**Provided information**
++++++
File: src/rtl/gpio_pkg.sv
// Register map shared by the GPIO block, firmware headers and the bench.
package gpio_pkg;

  localparam int OFFSET_W = 5;

  localparam logic [OFFSET_W-1:0] GPIO_OUT     = 5'h00;
  localparam logic [OFFSET_W-1:0] GPIO_DIR     = 5'h01;
  localparam logic [OFFSET_W-1:0] GPIO_IN      = 5'h02;
  localparam logic [OFFSET_W-1:0] GPIO_SET     = 5'h03;
  localparam logic [OFFSET_W-1:0] GPIO_CLR     = 5'h04;
  localparam logic [OFFSET_W-1:0] GPIO_TGL     = 5'h05;
  localparam logic [OFFSET_W-1:0] GPIO_RISE_EN = 5'h06;
  localparam logic [OFFSET_W-1:0] GPIO_FALL_EN = 5'h07;
  localparam logic [OFFSET_W-1:0] GPIO_STATUS  = 5'h08;
  localparam logic [OFFSET_W-1:0] GPIO_IRQ_EN  = 5'h09;

endpackage

File: src/rtl/gpio_input_sync.sv
// Per-pin input synchroniser plus a previous-value flop for edge detection.
module gpio_input_sync #(
  parameter int CHANNELS    = 4,
  parameter int SYNC_STAGES = 2
) (
  input  logic                clock,
  input  logic                reset_n,
  input  logic [CHANNELS-1:0] io_in,
  output logic [CHANNELS-1:0] sync,
  output logic [CHANNELS-1:0] rise,
  output logic [CHANNELS-1:0] fall
);

  logic [SYNC_STAGES-1:0][CHANNELS-1:0] sync_q;
  logic [CHANNELS-1:0]                  prev_q;

  // Shift pins through the synchroniser chain; prev holds last synced level.
  always_ff @(negedge clock or negedge reset_n) begin
    if (!reset_n) begin
      sync_q <= '0;
      prev_q <= '0;
    end else begin
      sync_q[0] <= io_in;
      for (int s = 1; s < SYNC_STAGES; s++) sync_q[s] <= sync_q[s-1];
      prev_q <= sync_q[SYNC_STAGES-1];
    end
  end

  assign sync = sync_q[SYNC_STAGES-1];
  assign rise = sync & ~prev_q;
  assign fall = ~sync & prev_q;

endmodule

File: src/rtl/gpio_controller.sv
// Memory-mapped GPIO: register file, combinational read mux, sticky edge irq.
// All state moves on the falling edge to line up with the I/O bus timing.
module gpio_controller
  import gpio_pkg::*;
#(
  parameter int WIDTH       = 32,
  parameter int CHANNELS    = 4,
  parameter int SYNC_STAGES = 2
) (
  input  logic                clock,
  input  logic                reset_n,
  input  logic [5:0]          address,
  input  logic [WIDTH-1:0]    data_in,
  input  logic                we,
  input  logic                chip_select,
  output logic [WIDTH-1:0]    data_out,
  input  logic [CHANNELS-1:0] io_in,
  output logic [CHANNELS-1:0] io_out,
  output logic [CHANNELS-1:0] io_oe,
  output logic                irq
);

  logic [OFFSET_W-1:0] offset;
  logic                wr_en;
  logic                rd_en;
  logic [CHANNELS-1:0] wdata;

  logic [CHANNELS-1:0] out_q, dir_q, rise_en_q, fall_en_q, status_q, irq_en_q;
  logic [CHANNELS-1:0] out_nxt, status_nxt, clr_mask, events;
  logic [CHANNELS-1:0] in_sync, in_rise, in_fall;
  logic [CHANNELS-1:0] rd_val;
  logic                irq_q;

  // address[5] only selects the window upstream; upper data bits beyond
  // CHANNELS are ignored on write.
  logic unused_bits;
  assign unused_bits = ^{address[5], data_in};

  assign offset = address[OFFSET_W-1:0];
  assign wr_en  = chip_select & we;
  assign rd_en  = chip_select & ~we;
  assign wdata  = data_in[CHANNELS-1:0];

  gpio_input_sync #(
    .CHANNELS    (CHANNELS),
    .SYNC_STAGES (SYNC_STAGES)
  ) u_sync (
    .clock   (clock),
    .reset_n (reset_n),
    .io_in   (io_in),
    .sync    (in_sync),
    .rise    (in_rise),
    .fall    (in_fall)
  );

  // Next output latch: plain write or atomic set/clear/toggle.
  always_comb begin
    out_nxt = out_q;
    if (wr_en) begin
      case (offset)
        GPIO_OUT: out_nxt = wdata;
        GPIO_SET: out_nxt = out_q | wdata;
        GPIO_CLR: out_nxt = out_q & ~wdata;
        GPIO_TGL: out_nxt = out_q ^ wdata;
        default:  out_nxt = out_q;
      endcase
    end
  end

  // Sticky status: enabled edges set, W1C clears, and a set in the same
  // cycle as its clear wins so no event is dropped.
  always_comb begin
    events     = (in_rise & rise_en_q) | (in_fall & fall_en_q);
    clr_mask   = (wr_en && offset == GPIO_STATUS) ? wdata : '0;
    status_nxt = (status_q & ~clr_mask) | events;
  end

  // Register file state and the registered interrupt line.
  always_ff @(negedge clock or negedge reset_n) begin
    if (!reset_n) begin
      out_q     <= '0;
      dir_q     <= '0;
      rise_en_q <= '0;
      fall_en_q <= '0;
      status_q  <= '0;
      irq_en_q  <= '0;
      irq_q     <= 1'b0;
    end else begin
      out_q    <= out_nxt;
      status_q <= status_nxt;
      irq_q    <= |(status_q & irq_en_q);
      if (wr_en) begin
        case (offset)
          GPIO_DIR:     dir_q     <= wdata;
          GPIO_RISE_EN: rise_en_q <= wdata;
          GPIO_FALL_EN: fall_en_q <= wdata;
          GPIO_IRQ_EN:  irq_en_q  <= wdata;
          default: ;
        endcase
      end
    end
  end

  // Combinational read mux; zero when not reading or offset unmapped.
  always_comb begin
    rd_val = '0;
    case (offset)
      GPIO_OUT:     rd_val = out_q;
      GPIO_DIR:     rd_val = dir_q;
      GPIO_IN:      rd_val = in_sync;
      GPIO_RISE_EN: rd_val = rise_en_q;
      GPIO_FALL_EN: rd_val = fall_en_q;
      GPIO_STATUS:  rd_val = status_q;
      GPIO_IRQ_EN:  rd_val = irq_en_q;
      default:      rd_val = '0;
    endcase
    data_out = '0;
    if (rd_en) data_out[CHANNELS-1:0] = rd_val;
  end

  assign io_out = out_q;
  assign io_oe  = dir_q;
  assign irq    = irq_q;

endmodule

File: config.mk
export PLATFORM = sky130hd
export DESIGN_NAME = gpio_controller
export DESIGN_NICKNAME = d
export VERILOG_FILES = /design/src/rtl/gpio_pkg.sv /design/src/rtl/gpio_input_sync.sv /design/src/rtl/gpio_controller.sv
export SDC_FILE = /design/constraint.sdc
export NUM_CORES = 1
export LEC_CHECK = 0
export CORE_ASPECT_RATIO = 1.5
export CORE_MARGIN = 5
export CORE_UTILIZATION = 47
export CTS_CLUSTER_DIAMETER = 150
export CTS_CLUSTER_SIZE = 12
export DETAILED_ROUTE_END_ITERATION = 10
export GPL_TIMING_DRIVEN = 0
export PLACE_DENSITY = 0.86
export SYNTH_ARGS = -nofsm -noshare
export SYNTH_HDL_FRONTEND = slang
export SYNTH_SLANG_ARGS = --single-unit
File: constraint.sdc
create_clock -name clock -period 3.8 [get_ports clock]
set_input_delay 0.76 -clock clock [delete_from_list [all_inputs] [get_ports clock]]
set_output_delay 0.76 -clock clock [all_outputs]
set_load 0.02 [all_outputs]
==> results.toml, run 1 <==
[setup_path]
critical_path.top_delay_family = "multiplexers"
worstPathArrival_ns = 3.48
cp_max_fo = 3
path_class = "flip-flop to output port"
r2r_cells = 5
worstPathRequired_ns = 3.04
cp.depth = 4
end_kind = "output port"
crit_buf_inv = 1
start_kind = "flip-flop"
slowest_delay_ns = 0.48
cp_slowest_cell = "mux4_2"
crit_path_cell_trace = "mux4_2, a221oi_2, nor2_2, buf_6"

[final_layout]
syn_to_final_growth_pct = 35.30
layout_commonest_cell = "buf_4"
final_nets = 331
final_cell_mix = "45 x buf_4, 37 x dfrtn_1, 28 x conb_1, 14 x mux2_2, 9 x dlygate4sd2_1"
drive_above_1_share = 0.4065
antenna_cells = 0

[synthesis]
synth_xor_area_frac = 0
yosysSeqAreaShare = 0.4333
synthesis.area_sq_um = 2137
yosys_warnings = 0
ys_top_cells_by_area = "dfrtn_1 43%, buf_4 9.8%, mux2_2 9.5%, ha_1 4.7%, mux2i_1 2.8%"
ys_ff_latch = 37
synth_fa_ha_area_frac = 0.04684
synth_ff_type = "dfrtn_1"
synth_cell_types = 40
synth_compound_area_frac = 0.1347
synth_largest_area_cell = "dfrtn_1"
synth_edf_count = 0
synth_area_per_cell_sq_um = 10.58
synth-async-reset-ratio = 1.000
netlist_instances = 202
synthSimpleGateAreaFrac = 0.1189
synth_top_area_frac = 0.4333
synthMuxAreaShare = 0.1335
synth_top_family_by_area = "compound AO/OA/AOI/OAI gates"

[timing]
rsz0062_at_grt = "true"
finalSetupViolations = 4
drv_slew = 0
worst_slew_pin_slew_ns = 0.8087
hold_viol_final = 0
fin_skew_ns = 0.006779
maxSlewHeadroom = 0.4609
setup_ws_ns = -0.4395

[placement]
pre_cts_ws_ns = -0.7899
io_buffers = 27
hpwl_mm = 3.873
gp_congestion = 0.9527

[clocking]
h-tree-depth = 2
cts_buffer_depth = 2
cts_hold_buf = 0
cts_tree = "done"
cts_buffers = 5
clk_pin_slew_ns = 0.05
root_buffer = "clkbuf_8"
cts.sinks = 37
clkLatencyLatePin_ns = 0.30

[global_routing]
grt.overflow.total = 0
antenna_found_initial = 0
grt_max_degree = 38
grt_usage = 0.2008
grt_pass1_wl_mm = 9.211
grt_pass1_vias = 1860

[die]
rows = 30
dieArea_sq_um = 6023
die_w_microns = 65.06
core_area_sq_um = 4467
ios = 87
initial_utilization = 0.4784
die_h_microns = 92.59

[drt]
first_iter_violations = 106
dr_total_vias = 1830
postRouteAntennaNets = 0
drt_wl_total_mm = 5.760
remaining_drc_errors = 0
dr.pass1.iters = 4
wl_per_cell_microns = 17.67
viasPerCell = 5.613

[power_and_ir_drop]
peakVddDrop_mv = 0.4126
power_uw = 1137
p_per_area_nw_per_um2 = 393.1
p_leak_uw = 0.001409

[run_status]
violations = "negative setup slack"
status = "finished, violations left"

[min_path]
holdPathStages = 0
hold_class = "flip-flop to flip-flop"

[run]
maxCapViolations = 0
worst paths after layout:
kind,from,end,slack [ns]
worst max-delay path,io_oe[1]$_DFFE_NN0P_,data_out[1],-0.44
worst min-delay path,u_sync.sync_q[2]$_DFF_NN0_,u_sync.sync[2]$_DFF_NN0_,0.30
worst max register to register,io_out[0]$_DFFE_NN0P_,io_out[0]$_DFFE_NN0P_,2.31
worst min register to register,u_sync.sync_q[2]$_DFF_NN0_,u_sync.sync[2]$_DFF_NN0_,0.30
max in group asynchronous,reset_n,u_sync.sync[3]$_DFF_NN0_,0.92
min in group asynchronous,reset_n,io_oe[1]$_DFFE_NN0P_,2.33
state kept, by name, summed over array words and instances (netlist names):
name,cells
fall_en_q,4
io_oe,4
io_out,4
irq,1
irq_en_q,4
rise_en_q,4
status_q,4
u_sync.prev_q,4
u_sync.sync,4
u_sync.sync_q,4
layer usage:
layer | track usage | routed length [microns] | vias up | part of all wire
met4 | 0.1142 | 318 | 0 | 0.055
met1 | 0.2301 | 2042 | 867 | 0.35
li1 | - | - | 825 | -
met5 | 0 | 0 | - | 0
met3 | 0.04248 | 432 | 29 | 0.075
met2 | 0.3407 | 2967 | 109 | 0.52
cell type report:
type                       count  area, sq um
clock inverter                 2        38.79
fill                         344         1575
timing repair buffer          41        317.8
multi-input combinational    147         1169
tap                           48        60.06
buffer                        35        270.3
sequential                    37        925.9
inverter                      10        37.54
clock buffer                   6        72.57
power breakdown:
part	switching [uW]	internal (uW)	total [uW]
Combinational	164	144	309
Clock	144	197	341
Sequential	39.7	447	487
Total	348	788	1140
metrics by stage:
stage          hold WS, ns  instance area [sq um]  TNS [ns]  instances  utilization
2_1_floorplan       0.2917                   2296   -0.2913        229            -
3_3_place_gp        0.2943                   2626    -40.61        304       0.5880
4_1_cts             0.3030                   2870    -1.412        320       0.6426
6_report            0.3009                   2892    -1.356        326       0.6473
5_1_grt             0.3121                   2892    -1.690        326       0.6473
3_5_place_dp        0.3030                   2621    -18.13        304       0.5868
repair_timing:
item                                    CTS  global route
pin swaps                                10             5
gates resized for setup                  76            13
endpoints found under the setup margin   37            26
buffers inserted                          8             6
cell usage after synthesis, types with 2 or more instances:
master,number
o211ai_1,4
nor2_1,6
nand3b_1,5
dfrtn_1,37
and3_1,4
clkbuf_1,2
a221oi_1,3
o221a_2,2
nand2b_1,3
or3_1,2
nand3_1,3
nand2_1,9
ha_1,8
buf_4,28
o22ai_1,2
mux2_2,18
mux2i_1,6
nor4_1,4
nor3_1,4
o21ai_0,7
a2bb2oi_1,3
buf_2,5
a22o_1,2
a21oi_1,8
a22oi_1,3
inv_1,10
logic make-up (layout without fill, tap and decap cells):
family / Yosys count / after routing
AOI/OAI and AO/OA: 41 / 41
and+or+nand+nor: 45 / 45
buffers and inverters: 45 / 94
muxes: 25 / 25
DFF: 37 / 37
other: 1 / 28
adders and majority gates: 8 / 8
Note: power is estimated with default switching activity, not from simulation.
==> run 2, diff against run 1 <==
--- a/constraint.sdc
+++ b/constraint.sdc
@@ -3,2 +3,2 @@
 set_output_delay 0.76 -clock clock [all_outputs]
-set_load 0.02 [all_outputs]
+set_load 0.05 [all_outputs]
==> results.toml, run 2 (synthesized netlist as in run 1, its figures left out) <==
[global_routing]
grt.overflow.total = 0
grt_pass1_vias = 1916
grt_pass1_wl_mm = 9.411
antenna_found_initial = 0
grt_usage = 0.2058
grt_max_degree = 38

[power_and_ir_drop]
p_per_area_nw_per_um2 = 413.5
peakVddDrop_mv = 0.2796
p_leak_uw = 0.001430

[setup_path]
cp_max_fo = 3
start_kind = "flip-flop"
path_class = "flip-flop to output port"
worstPathArrival_ns = 3.56
end_kind = "output port"
worstPathRequired_ns = 3.04

[drt]
first_iter_violations = 137
dr.pass1.iters = 5
wl_per_cell_microns = 17.92
dr_total_vias = 1859
drt_wl_total_mm = 5.895
viasPerCell = 5.650
remaining_drc_errors = 0
postRouteAntennaNets = 0

[final_layout]
drive_above_1_share = 0.4555
final_nets = 334
syn_to_final_growth_pct = 40.52
stdcell_count = 329
final_cell_mix = "45 x buf_4, 37 x dfrtn_1, 28 x conb_1, 13 x mux2_2, 10 x buf_2"
antenna_cells = 0
nFillCells = 322
layout_commonest_cell = "buf_4"

[clocking]
clkLatencyLatePin_ns = 0.30
cts.sinks = 37
h-tree-depth = 2
cts_buffers = 5
cts_tree = "done"
cts_buffer_depth = 2
clk_pin_slew_ns = 0.05
root_buffer = "clkbuf_8"

[die]
die_w_microns = 65.06
initial_utilization = 0.4784
ios = 87
rows = 30
dieArea_sq_um = 6023
die_h_microns = 92.59
core_area_sq_um = 4467

[run_status]
status = "finished, violations left"
violations = "negative setup slack"

[run]
maxCapViolations = 0

[placement]
io_buffers = 27
hpwl_mm = 4.086
gp_congestion = 0.8799
place_inst = 304

[min_path]
hold_class = "flip-flop to flip-flop"

[timing]
whs_ns = 0.2955
drv_slew = 0
fin_skew_ns = 0.003119
hold_viol_final = 0
worst_slew_pin_slew_ns = 0.8200
setup_ws_ns = -0.5238
rsz0062_at_grt = "true"
finalSetupViolations = 5
maxSlewHeadroom = 0.4533
tns_ns = -1.618
## run 2: changes by cell type in the layout (fill, tap and decap cells not counted), moves of 2 or more
cell             delta
a21oi_2             +2
clkdlybuf4s15_1     -2
clkdlybuf4s15_2     +3
a21oi_1             -4
a221oi_1            -2
buf_6               +3
nor2_2              -2
dlygate4sd2_1       -6
clkinvlp_4          +2
buf_2               +2
a21oi_4             +2
## run 2: final timing paths
| kind | from | endpoint | slack (ns) | cells past startpoint |
|---|---|---|---|---|
| worst max-delay path | irq_en_q[1]$_DFFE_NN0P_ | data_out[1] | -0.52 | 4 |
| worst min-delay path | u_sync.sync_q[1]$_DFF_NN0_ | u_sync.sync[1]$_DFF_NN0_ | 0.30 | 0 |
| worst max register to register | io_out[0]$_DFFE_NN0P_ | io_out[0]$_DFFE_NN0P_ | 2.28 | 5 |
| worst min register to register | u_sync.sync_q[1]$_DFF_NN0_ | u_sync.sync[1]$_DFF_NN0_ | 0.30 | 0 |
| max in group asynchronous | reset_n | io_oe[2]$_DFFE_NN0P_ | 0.91 | 1 |
| min in group asynchronous | reset_n | status_q[1]$_DFF_NN0_ | 2.34 | 1 |
## run 2: layout make-up
cell class | instances | area, sq um | share of cell area
Buffer | 35 | 272.8 | 0.09083
Clock buffer | 6 | 82.58 | 0.02750
Clock inverter | 2 | 37.54 | 0.01250
Inverter | 10 | 41.29 | 0.01375
Multi-Input combinational cell | 147 | 1240 | 0.4129
Sequential cell | 37 | 925.9 | 0.3083
Tap cell | 48 | 60.06 | 0.02000
Timing Repair Buffer | 44 | 342.8 | 0.1142
## run 2: what timing repair did
action                                  in CTS  in global routing
endpoints found under the setup margin      37                 33
hold buffers                                 0                  0
resized for setup                           92                 29
buffers inserted                            12                  5
gates cloned                                 0                  0
pin swaps                                    9                  5
## run 2: through the flow
step / total power [uW] / util / instance area [sq um] / worst slack, ns
floorplan: 750.1 / - / 2340 / -0.3575
global placement: 843.2 / 0.5978 / 2670 / -0.7919
detailed placement: 856.5 / 0.5966 / 2665 / -0.8303
CTS: 1226 / 0.6655 / 2973 / -0.5815
global route: 1292 / 0.6723 / 3003 / -0.5609
finish: 1242 / 0.6723 / 3003 / -0.5238
## run 2: report_power, final
group          internal, uW  switching, uW  leakage [uW]  total [uW]
clock network           213            144     0.0000574         358
registers               447           40.6      0.000448         488
logic                   146            251      0.000924         396
total                   806            436       0.00143        1240
## run 2: per-layer routing
layer / vias up / global-route usage / share of wire
met2: 103 / 0.3433 / 0.52
met5: - / 0 / 0
met4: 0 / 0.1384 / 0.054
met1: 892 / 0.2344 / 0.37
li1: 833 / - / -
met3: 31 / 0.03883 / 0.057
## run 2: worst max-delay path: stages, from the launching register on
cell and delay [ns]:
dfrtn_1 0.36, mux4_2 0.52, a221oi_4 0.27, nor2_4 0.05, buf_6 0.16
==> run 3, diff against run 2 <==
GPL_TIMING_DRIVEN = 1   (was 0)
==> results.toml, run 3 (synthesized netlist as in run 1, its figures left out) <==
[final_layout]
final_cell_mix = "60 x buf_4, 37 x dfrtn_1, 28 x conb_1, 13 x mux2_2, 12 x buf_12"
nFillCells = 284
final_nets = 347
antenna_cells = 0
stdcell_count = 342
layout_commonest_cell = "buf_4"
final_util = 0.7381
ff_latch_area_sq_um = 925.9
drive_above_1_share = 0.4966
syn_to_final_growth_pct = 54.27
multi_input_area_sq_um = 1260

[setup_path]
end_kind = "output port"
worstPathRequired_ns = 3.04
cp_slowest_cell = "mux4_2"
start_kind = "flip-flop"
path_class = "flip-flop to output port"
crit_path_cell_trace = "mux4_2, a221oi_4, nor2_4, buf_6"
cp_max_fo = 2
critical_path.top_delay_family = "multiplexers"
worstPathArrival_ns = 3.55
crit_buf_inv = 1
slowest_delay_ns = 0.51

[timing]
whs_ns = 0.2938
maxSlewHeadroom = 0.6128
hold_viol_final = 0
setup_ws_ns = -0.5071
drv_slew = 0
fin_skew_ns = 0.002159
rsz0062_at_grt = "true"
finalSetupViolations = 4
worst_slew_pin_slew_ns = 0.5755

[power_and_ir_drop]
peakVddDrop_mv = 0.3213
power_uw = 1340
p_per_area_nw_per_um2 = 406.4
p_leak_uw = 0.001559

[drt]
first_iter_violations = 80
dr.pass1.iters = 4
remaining_drc_errors = 0
drt_wl_total_mm = 6.644
viasPerCell = 5.649
wl_per_cell_microns = 19.43
dr_total_vias = 1932
postRouteAntennaNets = 0

[clocking]
clk_pin_slew_ns = 0.05
cts.sinks = 37
root_buffer = "clkbuf_8"
clkLatencyLatePin_ns = 0.30
cts_buffers = 5
cts_buffer_depth = 2
cts_tree = "done"
h-tree-depth = 2

[global_routing]
grt_usage = 0.2196
grt.overflow.total = 0
grt_max_degree = 38
antenna_found_initial = 0
grt_pass1_vias = 2107
grt_pass1_wl_mm = 10.06

[run_status]
status = "finished, violations left"
violations = "negative setup slack"

[die]
ios = 87
dieArea_sq_um = 6023
rows = 30
initial_utilization = 0.4784
die_h_microns = 92.59
die_w_microns = 65.06
core_area_sq_um = 4467

[placement]
io_buffers = 29
place_inst = 326
gp_congestion = 0.9019
hpwl_mm = 4.550
pre_cts_ws_ns = -0.6592

[min_path]
hold_class = "flip-flop to flip-flop"

[run]
maxCapViolations = 0
run 3: report_power, final:
group / switching, uW / internal [uW]
Clock: 143 / 213
Sequential: 37.8 / 447
Combinational: 277 / 221
run 3: metrics by stage:
step           TNS (ns)  cell area (sq um)
5_1_grt          -1.848               3297
2_1_floorplan    -1.184               2340
3_5_place_dp     -14.83               2953
4_1_cts          -1.535               3213
6_report         -1.623               3297
3_3_place_gp     -15.09               2953
run 3: path summary, 6_finish.rpt:
check / slack, ns / start / end / cells after the start
worst max-delay path: -0.51 / io_oe[1]$_DFFE_NN0P_ / data_out[1] / 4
worst min-delay path: 0.29 / u_sync.sync_q[1]$_DFF_NN0_ / u_sync.sync[1]$_DFF_NN0_ / 0
worst max register to register: 2.23 / io_out[0]$_DFFE_NN0P_ / io_out[0]$_DFFE_NN0P_ / 6
worst min register to register: 0.29 / u_sync.sync_q[1]$_DFF_NN0_ / u_sync.sync[1]$_DFF_NN0_ / 0
max in group asynchronous: 1.12 / reset_n / u_sync.sync_q[2]$_DFF_NN0_ / 2
min in group asynchronous: 2.30 / reset_n / irq_en_q[1]$_DFFE_NN0P_ / 2
run 3: final cells by class:
type,count,share of cell area
Clock buffer,6,0.02505
Inverter,10,0.01139
Tap cell,48,0.01822
Multi-Input combinational cell,147,0.3822
Clock inverter,2,0.01139
Timing Repair Buffer,92,0.2710
Sequential cell,37,0.2808
run 3: per-layer routing:
metal	global-route usage	vias up	share of wire
met5	0	-	0
met1	0.2459	958	0.39
met4	0.1280	0	0.033
li1	-	861	-
met3	0.03398	22	0.048
met2	0.3860	91	0.53
run 3: what timing repair did:
item,4_1_cts,5_1_grt
gates cloned,0,0
pin swaps,11,3
resized for setup,37,22
setup buffers,4,4
hold buffers,0,0
hold endpoints to repair,0,0
setup endpoints to repair,28,20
++++++
**Exercise prompt**
Tally the lines in this data that hold the word "asynchronous" and state only the count.

**Response area**
6